Abstract
Background
Peritoneal fibrosis (PF) limits the long-term use of peritoneal dialysis (PD), with effective therapies lacking. Ferroptosis, an iron-dependent cell death process, has been implicated in organ fibrosis, but its role in PD-related PF remains unexplored. Quercetin, a natural flavonoid, possesses potential anti-fibrotic and anti-ferroptotic properties.
Methods
PD effluent cells from patients with different dialysis durations were analyzed for the expression of fibrosis markers (α-smooth muscle actin and collagen I) and ferroptosis-related markers (glutathione peroxidase 4 (GPX4) and solute carrier family 7 member 11 (SLC7A11)).
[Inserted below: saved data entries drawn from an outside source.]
$ cat src/hw/rtl/pfs_pkg.sv
// ----------------------------------------------------------------------------
// pfs_pkg
// Shared types and constants for the packet flow statistics unit.
// ----------------------------------------------------------------------------
`default_nettype none
package pfs_pkg;
  localparam logic [31:0] IntervalReset = 32'd250000;
  localparam logic [31:0] UsPerSec      = 32'd1000000;

  typedef enum logic {FUNC_RECORD = 1'b0, FUNC_UPDATE = 1'b1} func_e;

  // one divider request
  typedef struct packed {
    logic        start;
    logic [63:0] num;
    logic [63:0] den;
  } div_req_t;

  typedef struct packed {
    logic        done;
    logic [63:0] quo;
  } div_rsp_t;
endpackage
`default_nettype wire

$ cat src/hw/rtl/pfs_div.sv
// ----------------------------------------------------------------------------
// pfs_div
// Restoring divider, one quotient bit per cycle, 64 by 64 bits.
// ----------------------------------------------------------------------------
`default_nettype none
module pfs_div import pfs_pkg::*; (
  input  wire logic     clk_i,
  input  wire logic     rst_ni,
  input  wire div_req_t req_i,
  output div_rsp_t      rsp_o
);
  logic [63:0] rem_q, quo_q, den_q;
  logic [6:0]  cnt_q;
  logic        busy_q, done_q;
  logic [64:0] trial;

  assign trial = {rem_q, quo_q[63]} - {1'b0, den_q};

  // shift one bit per cycle
  always_ff @(posedge clk_i or negedge rst_ni) begin
    if (!rst_ni) begin
      busy_q <= 1'b0;
      done_q <= 1'b0;
      cnt_q  <= '0;
    end else begin
      done_q <= 1'b0;
      if (req_i.start) begin
        busy_q <= 1'b1;
        cnt_q  <= 7'd64;
      end else if (busy_q) begin
        cnt_q <= cnt_q - 7'd1;
        if (cnt_q == 7'd1) begin
          busy_q <= 1'b0;
          done_q <= 1'b1;
        end
      end
    end
  end

  always_ff @(posedge clk_i) begin
    if (req_i.start) begin
      rem_q <= '0;
      quo_q <= req_i.num;
      den_q <= req_i.den;
    end else if (busy_q) begin
      if (!trial[64]) begin
        rem_q <= trial[63:0];
        quo_q <= {quo_q[62:0], 1'b1};
      end else begin
        rem_q <= {rem_q[62:0], quo_q[63]};
        quo_q <= {quo_q[62:0], 1'b0};
      end
    end
  end

  assign rsp_o.done = done_q;
  assign rsp_o.quo  = quo_q;
endmodule
`default_nettype wire

$ cat config.mk
export PLATFORM = sky130hd
export DESIGN_NAME = pfs_div
export DESIGN_NICKNAME = d
export VERILOG_FILES = /design/src/hw/rtl/pfs_pkg.sv /design/src/hw/rtl/pfs_div.sv
export SDC_FILE = /design/constraint.sdc
export NUM_CORES = 1
export LEC_CHECK = 0
export BUFFER_PORTS_ARGS = -buffer_cell sky130_fd_sc_hd__buf_4
export CAP_MARGIN = 20
export CORE_AREA = 2 2 142 144
export DETAILED_ROUTE_END_ITERATION = 8
export DIE_AREA = 0 0 144 146
export GPL_ROUTABILITY_DRIVEN = 0
export PLACE_DENSITY = 0.85
export SETUP_SLACK_MARGIN = 0.1
export SLEW_MARGIN = 0
export SYNTH_ARGS = -nofsm -noshare
export SYNTH_HDL_FRONTEND = slang
export SYNTH_SLANG_ARGS = --single-unit
$ cat constraint.sdc
create_clock -name clk_i -period 5.98 [get_ports clk_i]
set_input_delay 0.897 -clock clk_i [delete_from_list [all_inputs] [get_ports clk_i]]
set_output_delay 0.897 -clock clk_i [all_outputs]
set_load 0.01 [all_outputs]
In vitro, human peritoneal mesothelial cells (MeT-5A) exposed to high glucose were treated with quercetin to examine its effects on mitochondrial ultrastructure and marker expression. A rat model of PF was established through daily intraperitoneal injection of high-glucose dialysate, with or without quercetin administration, to evaluate histological and molecular changes in the parietal peritoneum.
Results
Prolonged dialysis duration was associated with upregulated fibrotic markers and downregulated ferroptosis-related genes in patient samples. In vitro, high glucose induced mitochondrial damage and a profibrotic phenotype in MeT-5A cells, which were significantly attenuated by quercetin. Quercetin restored the expression of GPX4 and SLC7A11, comparable to the effects of the ferroptosis inhibitor ferrostatin-1. In vivo, quercetin treatment markedly alleviated high-glucose-induced peritoneal thickening and fibrosis while enhancing the expression of ferroptosis suppressors.
Conclusion
Our findings demonstrate that ferroptosis contributes to the pathogenesis of PD-associated PF. Quercetin mitigates fibrotic progression by modulating ferroptosis, highlighting its promise as a novel therapeutic agent for preventing or treating this complication.